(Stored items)
'''

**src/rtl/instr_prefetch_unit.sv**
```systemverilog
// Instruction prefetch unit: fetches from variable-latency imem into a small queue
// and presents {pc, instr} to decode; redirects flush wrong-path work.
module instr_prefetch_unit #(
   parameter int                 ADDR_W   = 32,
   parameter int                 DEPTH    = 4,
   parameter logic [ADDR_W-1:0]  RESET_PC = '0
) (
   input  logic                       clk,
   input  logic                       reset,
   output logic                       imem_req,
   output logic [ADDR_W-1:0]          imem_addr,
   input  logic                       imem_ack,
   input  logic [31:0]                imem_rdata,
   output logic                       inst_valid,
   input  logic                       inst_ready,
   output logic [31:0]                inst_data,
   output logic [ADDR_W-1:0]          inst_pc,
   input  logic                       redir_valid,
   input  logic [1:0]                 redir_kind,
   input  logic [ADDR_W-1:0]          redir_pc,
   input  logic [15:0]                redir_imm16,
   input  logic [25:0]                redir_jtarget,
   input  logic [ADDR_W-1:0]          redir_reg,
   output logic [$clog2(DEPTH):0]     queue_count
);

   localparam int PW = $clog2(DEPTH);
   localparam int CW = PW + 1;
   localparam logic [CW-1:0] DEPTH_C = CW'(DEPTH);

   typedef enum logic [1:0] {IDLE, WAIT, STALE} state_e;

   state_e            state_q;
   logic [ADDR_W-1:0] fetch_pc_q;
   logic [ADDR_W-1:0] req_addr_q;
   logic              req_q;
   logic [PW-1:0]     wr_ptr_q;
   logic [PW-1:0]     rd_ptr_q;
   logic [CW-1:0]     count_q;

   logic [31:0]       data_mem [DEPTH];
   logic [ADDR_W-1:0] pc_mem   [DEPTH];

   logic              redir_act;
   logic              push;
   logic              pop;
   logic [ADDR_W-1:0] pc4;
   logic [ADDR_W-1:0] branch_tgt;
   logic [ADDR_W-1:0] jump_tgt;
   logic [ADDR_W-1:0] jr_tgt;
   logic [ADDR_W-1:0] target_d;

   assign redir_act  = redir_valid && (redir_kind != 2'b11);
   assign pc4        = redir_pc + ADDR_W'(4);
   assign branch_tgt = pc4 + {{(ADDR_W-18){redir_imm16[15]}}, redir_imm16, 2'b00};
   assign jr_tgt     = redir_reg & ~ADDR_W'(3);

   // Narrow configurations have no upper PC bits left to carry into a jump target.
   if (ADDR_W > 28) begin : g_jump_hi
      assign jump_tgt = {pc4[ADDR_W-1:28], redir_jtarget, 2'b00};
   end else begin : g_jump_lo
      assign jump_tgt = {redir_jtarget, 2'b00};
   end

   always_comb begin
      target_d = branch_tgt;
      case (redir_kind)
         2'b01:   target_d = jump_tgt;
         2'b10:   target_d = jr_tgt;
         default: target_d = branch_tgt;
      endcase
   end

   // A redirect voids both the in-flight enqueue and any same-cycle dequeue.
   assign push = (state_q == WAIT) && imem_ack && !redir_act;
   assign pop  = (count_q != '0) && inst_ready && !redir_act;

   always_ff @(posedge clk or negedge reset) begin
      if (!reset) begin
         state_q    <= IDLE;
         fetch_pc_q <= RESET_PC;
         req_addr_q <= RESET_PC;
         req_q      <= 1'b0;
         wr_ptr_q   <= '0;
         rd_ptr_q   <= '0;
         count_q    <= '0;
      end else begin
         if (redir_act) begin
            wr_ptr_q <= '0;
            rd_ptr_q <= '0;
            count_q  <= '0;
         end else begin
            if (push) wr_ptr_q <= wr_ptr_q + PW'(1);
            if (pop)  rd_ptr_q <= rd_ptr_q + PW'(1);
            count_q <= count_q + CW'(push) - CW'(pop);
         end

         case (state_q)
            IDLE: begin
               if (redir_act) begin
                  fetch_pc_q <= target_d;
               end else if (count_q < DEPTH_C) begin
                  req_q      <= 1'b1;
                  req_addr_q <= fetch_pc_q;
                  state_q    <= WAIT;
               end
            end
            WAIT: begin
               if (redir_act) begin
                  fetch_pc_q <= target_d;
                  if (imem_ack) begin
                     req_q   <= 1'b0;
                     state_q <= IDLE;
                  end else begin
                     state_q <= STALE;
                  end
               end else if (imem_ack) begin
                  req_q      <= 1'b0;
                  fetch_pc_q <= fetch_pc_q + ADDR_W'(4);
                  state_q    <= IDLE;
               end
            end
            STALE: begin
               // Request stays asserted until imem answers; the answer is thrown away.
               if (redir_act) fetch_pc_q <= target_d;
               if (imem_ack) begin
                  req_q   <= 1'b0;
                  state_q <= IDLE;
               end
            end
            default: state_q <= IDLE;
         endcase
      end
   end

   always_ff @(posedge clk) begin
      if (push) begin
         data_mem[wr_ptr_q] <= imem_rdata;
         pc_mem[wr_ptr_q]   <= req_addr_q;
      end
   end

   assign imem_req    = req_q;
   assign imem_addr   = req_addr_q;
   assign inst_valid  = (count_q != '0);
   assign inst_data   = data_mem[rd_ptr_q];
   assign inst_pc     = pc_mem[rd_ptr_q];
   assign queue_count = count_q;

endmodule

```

'''
'''

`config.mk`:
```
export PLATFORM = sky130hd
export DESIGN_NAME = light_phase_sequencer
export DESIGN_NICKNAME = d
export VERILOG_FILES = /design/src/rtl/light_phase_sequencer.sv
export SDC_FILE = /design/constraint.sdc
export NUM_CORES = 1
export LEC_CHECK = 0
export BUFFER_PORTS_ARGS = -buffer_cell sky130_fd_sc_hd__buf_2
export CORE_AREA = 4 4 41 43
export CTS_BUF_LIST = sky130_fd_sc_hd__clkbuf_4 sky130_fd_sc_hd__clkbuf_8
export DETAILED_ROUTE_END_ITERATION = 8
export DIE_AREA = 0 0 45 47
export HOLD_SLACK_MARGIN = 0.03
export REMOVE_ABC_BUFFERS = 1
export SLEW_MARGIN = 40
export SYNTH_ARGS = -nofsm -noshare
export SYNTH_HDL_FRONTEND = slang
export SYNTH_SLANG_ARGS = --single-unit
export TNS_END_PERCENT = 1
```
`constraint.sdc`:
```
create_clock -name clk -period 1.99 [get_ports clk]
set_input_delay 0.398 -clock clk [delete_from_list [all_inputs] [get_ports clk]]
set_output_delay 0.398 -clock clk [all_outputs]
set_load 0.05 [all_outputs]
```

'''
'''

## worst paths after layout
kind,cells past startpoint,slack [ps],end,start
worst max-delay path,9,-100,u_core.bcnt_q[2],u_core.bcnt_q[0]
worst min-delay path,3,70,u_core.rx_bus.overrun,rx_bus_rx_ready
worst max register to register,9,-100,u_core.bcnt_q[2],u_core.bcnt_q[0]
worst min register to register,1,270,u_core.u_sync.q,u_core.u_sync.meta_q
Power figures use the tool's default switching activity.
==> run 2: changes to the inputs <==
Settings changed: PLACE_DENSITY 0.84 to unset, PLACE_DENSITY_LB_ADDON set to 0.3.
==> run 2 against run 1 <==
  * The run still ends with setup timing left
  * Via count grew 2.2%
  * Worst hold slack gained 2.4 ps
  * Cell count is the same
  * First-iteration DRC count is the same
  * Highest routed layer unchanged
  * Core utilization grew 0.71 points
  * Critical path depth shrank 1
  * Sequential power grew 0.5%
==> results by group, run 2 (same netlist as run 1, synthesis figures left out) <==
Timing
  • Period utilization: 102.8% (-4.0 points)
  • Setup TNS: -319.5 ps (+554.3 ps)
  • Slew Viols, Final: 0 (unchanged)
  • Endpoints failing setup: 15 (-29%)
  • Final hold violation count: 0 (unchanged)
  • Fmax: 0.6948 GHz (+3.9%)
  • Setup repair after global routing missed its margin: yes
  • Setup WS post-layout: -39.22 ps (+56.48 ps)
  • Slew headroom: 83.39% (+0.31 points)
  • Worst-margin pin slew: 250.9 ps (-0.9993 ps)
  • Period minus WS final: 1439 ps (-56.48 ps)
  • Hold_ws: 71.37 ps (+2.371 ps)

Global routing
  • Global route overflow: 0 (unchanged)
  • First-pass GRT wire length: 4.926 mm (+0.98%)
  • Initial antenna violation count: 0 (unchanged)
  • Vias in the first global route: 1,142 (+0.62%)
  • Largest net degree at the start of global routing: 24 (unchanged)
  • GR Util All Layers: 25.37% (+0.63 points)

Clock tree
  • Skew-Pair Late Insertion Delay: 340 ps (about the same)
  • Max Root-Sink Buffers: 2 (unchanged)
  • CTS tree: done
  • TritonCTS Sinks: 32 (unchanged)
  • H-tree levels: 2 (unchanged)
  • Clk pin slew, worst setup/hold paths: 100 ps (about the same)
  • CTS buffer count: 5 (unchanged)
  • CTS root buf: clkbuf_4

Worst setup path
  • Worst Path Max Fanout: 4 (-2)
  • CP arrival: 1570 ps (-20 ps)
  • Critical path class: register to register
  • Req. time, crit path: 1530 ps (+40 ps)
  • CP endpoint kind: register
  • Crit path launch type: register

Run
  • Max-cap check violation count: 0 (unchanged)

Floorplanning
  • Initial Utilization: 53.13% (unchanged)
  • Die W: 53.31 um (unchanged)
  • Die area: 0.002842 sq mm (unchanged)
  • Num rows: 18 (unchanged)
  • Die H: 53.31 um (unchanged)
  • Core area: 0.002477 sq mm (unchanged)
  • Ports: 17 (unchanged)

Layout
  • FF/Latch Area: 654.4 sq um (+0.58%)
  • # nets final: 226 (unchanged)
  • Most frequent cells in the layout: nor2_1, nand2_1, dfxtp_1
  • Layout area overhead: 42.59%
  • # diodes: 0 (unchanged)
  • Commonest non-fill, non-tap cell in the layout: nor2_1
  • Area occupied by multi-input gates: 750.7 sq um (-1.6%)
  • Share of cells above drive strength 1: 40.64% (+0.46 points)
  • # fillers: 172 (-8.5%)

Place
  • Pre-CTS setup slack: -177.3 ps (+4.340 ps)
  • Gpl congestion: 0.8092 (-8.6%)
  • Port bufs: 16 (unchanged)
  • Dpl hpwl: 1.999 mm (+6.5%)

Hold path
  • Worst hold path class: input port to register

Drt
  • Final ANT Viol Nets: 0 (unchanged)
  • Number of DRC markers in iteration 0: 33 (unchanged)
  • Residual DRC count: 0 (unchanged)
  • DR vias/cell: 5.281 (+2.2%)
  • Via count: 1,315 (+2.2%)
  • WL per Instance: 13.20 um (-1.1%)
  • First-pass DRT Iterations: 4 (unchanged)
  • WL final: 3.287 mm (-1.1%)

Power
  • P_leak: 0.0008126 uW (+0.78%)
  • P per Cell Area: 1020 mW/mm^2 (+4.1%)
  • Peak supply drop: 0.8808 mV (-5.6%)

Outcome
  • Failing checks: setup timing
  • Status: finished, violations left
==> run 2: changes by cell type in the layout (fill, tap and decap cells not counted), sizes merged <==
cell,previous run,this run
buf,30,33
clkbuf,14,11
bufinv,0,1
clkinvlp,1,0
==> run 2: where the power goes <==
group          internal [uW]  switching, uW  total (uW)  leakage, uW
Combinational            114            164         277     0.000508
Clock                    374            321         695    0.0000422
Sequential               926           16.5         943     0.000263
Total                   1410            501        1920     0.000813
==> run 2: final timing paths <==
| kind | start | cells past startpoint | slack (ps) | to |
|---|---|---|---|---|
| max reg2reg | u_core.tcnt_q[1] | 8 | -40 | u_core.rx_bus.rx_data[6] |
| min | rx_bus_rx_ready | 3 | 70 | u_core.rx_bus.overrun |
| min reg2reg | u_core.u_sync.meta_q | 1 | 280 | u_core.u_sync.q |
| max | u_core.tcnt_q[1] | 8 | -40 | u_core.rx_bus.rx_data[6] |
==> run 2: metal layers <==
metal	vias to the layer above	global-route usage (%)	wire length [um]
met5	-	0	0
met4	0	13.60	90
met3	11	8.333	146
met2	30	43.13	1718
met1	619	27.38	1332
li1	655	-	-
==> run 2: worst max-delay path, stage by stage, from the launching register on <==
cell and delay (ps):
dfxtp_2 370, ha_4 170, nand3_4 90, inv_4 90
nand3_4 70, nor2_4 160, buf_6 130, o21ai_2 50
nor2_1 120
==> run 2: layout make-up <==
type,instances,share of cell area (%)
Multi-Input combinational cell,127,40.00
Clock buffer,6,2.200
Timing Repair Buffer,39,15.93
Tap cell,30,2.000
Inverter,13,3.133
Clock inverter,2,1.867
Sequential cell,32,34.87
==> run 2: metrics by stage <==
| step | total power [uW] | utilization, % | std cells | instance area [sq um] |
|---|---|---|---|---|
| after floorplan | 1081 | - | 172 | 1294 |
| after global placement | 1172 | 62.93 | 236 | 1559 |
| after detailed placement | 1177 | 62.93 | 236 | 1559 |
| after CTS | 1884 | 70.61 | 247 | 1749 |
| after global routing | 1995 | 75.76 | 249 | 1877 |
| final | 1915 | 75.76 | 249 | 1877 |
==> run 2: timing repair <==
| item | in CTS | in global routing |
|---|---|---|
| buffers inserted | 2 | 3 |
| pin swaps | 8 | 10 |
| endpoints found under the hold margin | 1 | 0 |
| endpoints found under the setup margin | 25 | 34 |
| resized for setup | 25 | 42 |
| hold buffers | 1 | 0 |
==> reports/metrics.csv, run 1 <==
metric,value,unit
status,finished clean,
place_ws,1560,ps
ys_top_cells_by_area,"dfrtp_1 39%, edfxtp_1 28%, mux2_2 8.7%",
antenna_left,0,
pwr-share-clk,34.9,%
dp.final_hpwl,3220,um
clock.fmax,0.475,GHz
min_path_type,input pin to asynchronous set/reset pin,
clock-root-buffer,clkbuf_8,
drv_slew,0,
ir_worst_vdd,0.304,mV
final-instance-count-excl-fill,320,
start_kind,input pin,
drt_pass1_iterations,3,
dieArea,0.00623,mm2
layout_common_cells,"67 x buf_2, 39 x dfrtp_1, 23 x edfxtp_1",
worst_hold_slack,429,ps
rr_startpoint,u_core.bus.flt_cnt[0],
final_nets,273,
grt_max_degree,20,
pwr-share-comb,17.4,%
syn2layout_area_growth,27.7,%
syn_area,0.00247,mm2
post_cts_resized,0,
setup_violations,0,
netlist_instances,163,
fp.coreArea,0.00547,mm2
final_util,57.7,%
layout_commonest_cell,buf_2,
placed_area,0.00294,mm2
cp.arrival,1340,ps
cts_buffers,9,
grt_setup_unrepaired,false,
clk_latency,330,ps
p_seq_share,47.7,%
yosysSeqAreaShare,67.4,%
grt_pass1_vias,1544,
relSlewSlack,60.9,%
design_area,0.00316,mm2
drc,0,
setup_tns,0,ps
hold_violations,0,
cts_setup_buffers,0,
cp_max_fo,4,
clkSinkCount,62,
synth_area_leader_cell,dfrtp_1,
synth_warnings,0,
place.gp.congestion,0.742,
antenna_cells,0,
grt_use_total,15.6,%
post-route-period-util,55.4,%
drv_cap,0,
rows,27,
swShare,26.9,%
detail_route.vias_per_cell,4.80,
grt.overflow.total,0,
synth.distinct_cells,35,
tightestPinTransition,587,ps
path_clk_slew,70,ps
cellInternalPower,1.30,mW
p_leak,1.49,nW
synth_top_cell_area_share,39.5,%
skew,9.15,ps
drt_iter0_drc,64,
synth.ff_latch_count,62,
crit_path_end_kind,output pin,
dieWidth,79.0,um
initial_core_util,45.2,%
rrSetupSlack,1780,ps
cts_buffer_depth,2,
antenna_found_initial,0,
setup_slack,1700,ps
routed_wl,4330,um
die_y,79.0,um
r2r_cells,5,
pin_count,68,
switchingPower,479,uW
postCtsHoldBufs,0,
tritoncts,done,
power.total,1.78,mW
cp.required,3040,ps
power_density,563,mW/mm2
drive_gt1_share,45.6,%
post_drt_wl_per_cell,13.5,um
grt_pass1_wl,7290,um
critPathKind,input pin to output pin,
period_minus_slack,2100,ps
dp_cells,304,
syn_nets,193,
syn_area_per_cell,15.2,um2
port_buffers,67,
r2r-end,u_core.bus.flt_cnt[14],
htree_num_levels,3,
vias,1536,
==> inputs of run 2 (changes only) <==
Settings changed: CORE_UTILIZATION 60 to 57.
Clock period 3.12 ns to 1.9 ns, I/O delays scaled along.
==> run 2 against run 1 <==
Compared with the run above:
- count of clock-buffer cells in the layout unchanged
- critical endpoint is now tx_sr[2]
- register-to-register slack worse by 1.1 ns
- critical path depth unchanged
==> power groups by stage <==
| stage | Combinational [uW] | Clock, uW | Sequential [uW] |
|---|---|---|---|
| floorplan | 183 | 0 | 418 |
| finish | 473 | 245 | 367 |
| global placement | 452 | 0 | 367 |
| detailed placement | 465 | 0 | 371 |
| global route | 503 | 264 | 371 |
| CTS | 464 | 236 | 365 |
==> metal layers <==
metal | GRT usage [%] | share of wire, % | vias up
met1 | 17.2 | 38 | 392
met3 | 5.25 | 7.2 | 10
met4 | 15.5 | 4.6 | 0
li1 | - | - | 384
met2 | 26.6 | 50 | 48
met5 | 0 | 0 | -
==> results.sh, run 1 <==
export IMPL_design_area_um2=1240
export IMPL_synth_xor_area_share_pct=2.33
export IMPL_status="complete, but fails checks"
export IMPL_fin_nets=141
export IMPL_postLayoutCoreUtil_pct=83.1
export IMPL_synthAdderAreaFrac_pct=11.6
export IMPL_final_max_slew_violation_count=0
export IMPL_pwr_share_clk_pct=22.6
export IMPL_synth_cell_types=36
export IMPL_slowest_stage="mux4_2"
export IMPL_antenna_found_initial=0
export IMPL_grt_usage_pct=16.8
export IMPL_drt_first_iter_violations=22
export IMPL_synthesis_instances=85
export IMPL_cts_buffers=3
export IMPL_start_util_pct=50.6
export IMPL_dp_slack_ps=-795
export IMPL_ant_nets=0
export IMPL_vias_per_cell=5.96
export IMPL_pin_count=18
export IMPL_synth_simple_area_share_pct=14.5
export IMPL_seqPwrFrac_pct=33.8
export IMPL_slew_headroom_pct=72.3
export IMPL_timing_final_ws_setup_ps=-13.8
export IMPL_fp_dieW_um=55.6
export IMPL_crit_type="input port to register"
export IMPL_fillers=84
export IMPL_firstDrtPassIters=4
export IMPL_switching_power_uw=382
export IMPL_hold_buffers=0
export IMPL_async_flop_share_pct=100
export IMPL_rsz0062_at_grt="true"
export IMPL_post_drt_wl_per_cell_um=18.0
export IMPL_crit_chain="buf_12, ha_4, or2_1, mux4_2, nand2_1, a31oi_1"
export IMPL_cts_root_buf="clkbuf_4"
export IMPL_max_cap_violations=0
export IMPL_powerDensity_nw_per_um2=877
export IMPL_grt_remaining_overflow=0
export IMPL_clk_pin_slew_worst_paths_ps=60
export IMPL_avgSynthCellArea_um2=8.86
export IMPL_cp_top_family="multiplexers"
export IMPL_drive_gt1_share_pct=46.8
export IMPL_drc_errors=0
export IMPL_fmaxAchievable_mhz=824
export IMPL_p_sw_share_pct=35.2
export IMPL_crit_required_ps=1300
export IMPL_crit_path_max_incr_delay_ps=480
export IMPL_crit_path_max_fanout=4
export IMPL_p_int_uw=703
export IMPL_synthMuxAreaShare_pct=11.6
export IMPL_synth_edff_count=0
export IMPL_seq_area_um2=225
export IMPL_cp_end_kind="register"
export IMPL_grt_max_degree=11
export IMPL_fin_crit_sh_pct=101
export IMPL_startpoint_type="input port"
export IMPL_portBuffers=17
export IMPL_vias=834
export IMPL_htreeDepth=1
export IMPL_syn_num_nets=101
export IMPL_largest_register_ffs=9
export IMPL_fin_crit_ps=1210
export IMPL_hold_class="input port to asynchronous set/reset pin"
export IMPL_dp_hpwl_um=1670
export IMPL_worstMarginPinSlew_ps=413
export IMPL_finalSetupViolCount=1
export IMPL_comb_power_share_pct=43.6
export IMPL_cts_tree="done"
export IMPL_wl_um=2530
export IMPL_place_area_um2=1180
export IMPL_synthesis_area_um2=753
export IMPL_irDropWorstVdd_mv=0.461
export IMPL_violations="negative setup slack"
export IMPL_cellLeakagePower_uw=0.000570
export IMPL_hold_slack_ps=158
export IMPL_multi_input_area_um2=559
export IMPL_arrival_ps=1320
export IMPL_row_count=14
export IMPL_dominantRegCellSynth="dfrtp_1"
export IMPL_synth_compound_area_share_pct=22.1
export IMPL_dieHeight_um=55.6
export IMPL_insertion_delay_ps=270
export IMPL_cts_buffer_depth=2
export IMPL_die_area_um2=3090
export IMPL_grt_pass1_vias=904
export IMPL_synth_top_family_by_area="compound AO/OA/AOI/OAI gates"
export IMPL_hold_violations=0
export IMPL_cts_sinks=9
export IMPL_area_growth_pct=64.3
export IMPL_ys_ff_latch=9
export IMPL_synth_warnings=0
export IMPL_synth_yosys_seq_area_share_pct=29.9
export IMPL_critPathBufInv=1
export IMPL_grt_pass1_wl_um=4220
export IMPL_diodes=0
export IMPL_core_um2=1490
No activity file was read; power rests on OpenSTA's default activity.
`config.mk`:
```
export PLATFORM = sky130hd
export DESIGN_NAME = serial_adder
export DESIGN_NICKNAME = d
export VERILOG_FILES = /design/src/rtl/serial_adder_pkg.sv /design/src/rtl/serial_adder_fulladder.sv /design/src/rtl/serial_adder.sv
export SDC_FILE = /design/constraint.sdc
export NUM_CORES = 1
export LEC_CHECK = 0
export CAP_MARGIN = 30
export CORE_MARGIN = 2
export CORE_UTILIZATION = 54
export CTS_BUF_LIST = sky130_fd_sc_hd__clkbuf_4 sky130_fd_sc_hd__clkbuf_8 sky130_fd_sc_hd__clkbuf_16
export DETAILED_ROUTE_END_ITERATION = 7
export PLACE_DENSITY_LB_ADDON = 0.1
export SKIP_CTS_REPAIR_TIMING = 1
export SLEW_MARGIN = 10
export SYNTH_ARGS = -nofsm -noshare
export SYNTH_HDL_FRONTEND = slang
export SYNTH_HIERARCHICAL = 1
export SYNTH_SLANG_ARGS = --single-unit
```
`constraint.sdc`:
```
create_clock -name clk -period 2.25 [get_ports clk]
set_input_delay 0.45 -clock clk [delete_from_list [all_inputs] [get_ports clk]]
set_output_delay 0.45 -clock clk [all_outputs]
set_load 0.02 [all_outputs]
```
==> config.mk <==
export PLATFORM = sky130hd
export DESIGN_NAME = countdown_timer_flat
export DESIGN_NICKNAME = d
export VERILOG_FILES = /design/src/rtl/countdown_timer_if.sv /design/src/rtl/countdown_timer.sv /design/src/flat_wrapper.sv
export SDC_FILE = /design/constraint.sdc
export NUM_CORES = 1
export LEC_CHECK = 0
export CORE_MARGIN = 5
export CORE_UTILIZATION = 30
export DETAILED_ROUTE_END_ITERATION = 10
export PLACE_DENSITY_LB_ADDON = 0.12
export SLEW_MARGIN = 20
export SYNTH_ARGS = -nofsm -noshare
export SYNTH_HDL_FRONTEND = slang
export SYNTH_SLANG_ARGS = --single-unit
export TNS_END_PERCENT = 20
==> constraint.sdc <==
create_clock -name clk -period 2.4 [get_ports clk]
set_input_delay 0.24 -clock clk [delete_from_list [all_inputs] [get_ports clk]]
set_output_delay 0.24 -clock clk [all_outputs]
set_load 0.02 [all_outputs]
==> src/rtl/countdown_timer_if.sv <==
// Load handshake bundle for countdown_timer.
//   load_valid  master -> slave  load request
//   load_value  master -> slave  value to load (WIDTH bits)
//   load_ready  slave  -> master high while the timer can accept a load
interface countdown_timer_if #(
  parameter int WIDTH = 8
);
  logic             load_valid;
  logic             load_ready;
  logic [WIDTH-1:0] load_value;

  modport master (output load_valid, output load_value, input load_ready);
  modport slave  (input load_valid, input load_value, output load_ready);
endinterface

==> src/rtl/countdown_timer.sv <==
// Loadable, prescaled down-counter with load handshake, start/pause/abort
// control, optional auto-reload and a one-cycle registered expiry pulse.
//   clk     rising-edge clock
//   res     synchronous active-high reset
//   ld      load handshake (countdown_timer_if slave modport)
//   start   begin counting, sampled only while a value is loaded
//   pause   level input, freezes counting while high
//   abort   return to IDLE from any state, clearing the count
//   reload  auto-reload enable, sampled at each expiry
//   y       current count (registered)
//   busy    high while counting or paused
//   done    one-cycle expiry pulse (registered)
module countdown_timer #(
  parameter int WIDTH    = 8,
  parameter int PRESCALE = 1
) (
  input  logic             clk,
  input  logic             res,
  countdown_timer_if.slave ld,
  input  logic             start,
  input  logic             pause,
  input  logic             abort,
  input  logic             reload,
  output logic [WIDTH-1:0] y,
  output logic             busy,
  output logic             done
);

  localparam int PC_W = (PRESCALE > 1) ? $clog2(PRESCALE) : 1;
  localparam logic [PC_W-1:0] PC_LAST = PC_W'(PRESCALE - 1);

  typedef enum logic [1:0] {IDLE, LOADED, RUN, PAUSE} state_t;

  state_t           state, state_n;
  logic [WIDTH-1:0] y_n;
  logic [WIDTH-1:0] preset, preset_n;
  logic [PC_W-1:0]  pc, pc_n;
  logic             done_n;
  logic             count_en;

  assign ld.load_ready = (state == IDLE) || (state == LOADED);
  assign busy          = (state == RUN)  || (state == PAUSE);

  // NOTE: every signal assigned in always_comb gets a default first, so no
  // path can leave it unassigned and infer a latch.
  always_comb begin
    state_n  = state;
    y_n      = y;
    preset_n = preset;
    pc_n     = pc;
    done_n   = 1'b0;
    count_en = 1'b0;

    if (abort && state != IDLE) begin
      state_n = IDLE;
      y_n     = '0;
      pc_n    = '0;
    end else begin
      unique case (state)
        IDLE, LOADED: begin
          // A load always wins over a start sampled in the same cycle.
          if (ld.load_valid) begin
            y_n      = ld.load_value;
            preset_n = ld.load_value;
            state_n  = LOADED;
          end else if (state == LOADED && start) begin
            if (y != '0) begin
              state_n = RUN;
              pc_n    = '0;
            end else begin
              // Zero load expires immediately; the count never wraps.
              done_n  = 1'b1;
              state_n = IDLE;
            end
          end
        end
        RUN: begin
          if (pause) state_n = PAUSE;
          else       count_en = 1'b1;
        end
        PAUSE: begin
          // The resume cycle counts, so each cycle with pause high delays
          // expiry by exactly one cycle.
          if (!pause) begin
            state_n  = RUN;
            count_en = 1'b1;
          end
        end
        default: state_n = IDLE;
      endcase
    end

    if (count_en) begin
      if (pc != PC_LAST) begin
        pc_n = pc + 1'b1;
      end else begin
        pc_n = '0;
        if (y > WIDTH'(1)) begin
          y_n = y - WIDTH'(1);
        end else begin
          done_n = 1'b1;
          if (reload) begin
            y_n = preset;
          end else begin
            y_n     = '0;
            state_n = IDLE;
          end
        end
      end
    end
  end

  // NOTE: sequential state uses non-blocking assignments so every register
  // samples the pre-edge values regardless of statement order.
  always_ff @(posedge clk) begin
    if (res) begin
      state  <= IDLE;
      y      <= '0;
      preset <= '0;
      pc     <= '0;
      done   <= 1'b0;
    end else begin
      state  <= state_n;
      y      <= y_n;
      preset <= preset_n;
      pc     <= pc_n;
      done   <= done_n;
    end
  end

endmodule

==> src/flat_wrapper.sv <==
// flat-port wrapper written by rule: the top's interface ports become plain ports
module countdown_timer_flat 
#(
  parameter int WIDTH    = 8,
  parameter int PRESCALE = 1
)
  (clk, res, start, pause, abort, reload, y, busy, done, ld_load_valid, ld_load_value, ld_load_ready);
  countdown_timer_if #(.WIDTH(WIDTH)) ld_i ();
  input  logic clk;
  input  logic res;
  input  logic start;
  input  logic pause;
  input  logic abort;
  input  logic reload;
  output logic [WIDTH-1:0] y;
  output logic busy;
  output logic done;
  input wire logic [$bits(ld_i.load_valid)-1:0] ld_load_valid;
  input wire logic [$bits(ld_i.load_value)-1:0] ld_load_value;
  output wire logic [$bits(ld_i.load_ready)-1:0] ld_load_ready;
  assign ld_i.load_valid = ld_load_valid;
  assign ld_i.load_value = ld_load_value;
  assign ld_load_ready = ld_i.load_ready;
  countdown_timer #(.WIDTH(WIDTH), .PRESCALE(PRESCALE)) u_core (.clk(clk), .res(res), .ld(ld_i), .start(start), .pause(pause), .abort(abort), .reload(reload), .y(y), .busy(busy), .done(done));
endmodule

'''

> **TASK PROMPT**:
Above are the lines; repeat exactly the ones from the line containing "## worst paths after layout" down to the line containing "ps (+554.3 ps)", both inclusive.

> **THE ANSWER**:
## worst paths after layout
kind,cells past startpoint,slack [ps],end,start
worst max-delay path,9,-100,u_core.bcnt_q[2],u_core.bcnt_q[0]
worst min-delay path,3,70,u_core.rx_bus.overrun,rx_bus_rx_ready
worst max register to register,9,-100,u_core.bcnt_q[2],u_core.bcnt_q[0]
worst min register to register,1,270,u_core.u_sync.q,u_core.u_sync.meta_q
Power figures use the tool's default switching activity.
==> run 2: changes to the inputs <==
Settings changed: PLACE_DENSITY 0.84 to unset, PLACE_DENSITY_LB_ADDON set to 0.3.
==> run 2 against run 1 <==
  * The run still ends with setup timing left
  * Via count grew 2.2%
  * Worst hold slack gained 2.4 ps
  * Cell count is the same
  * First-iteration DRC count is the same
  * Highest routed layer unchanged
  * Core utilization grew 0.71 points
  * Critical path depth shrank 1
  * Sequential power grew 0.5%
==> results by group, run 2 (same netlist as run 1, synthesis figures left out) <==
Timing
  • Period utilization: 102.8% (-4.0 points)
  • Setup TNS: -319.5 ps (+554.3 ps)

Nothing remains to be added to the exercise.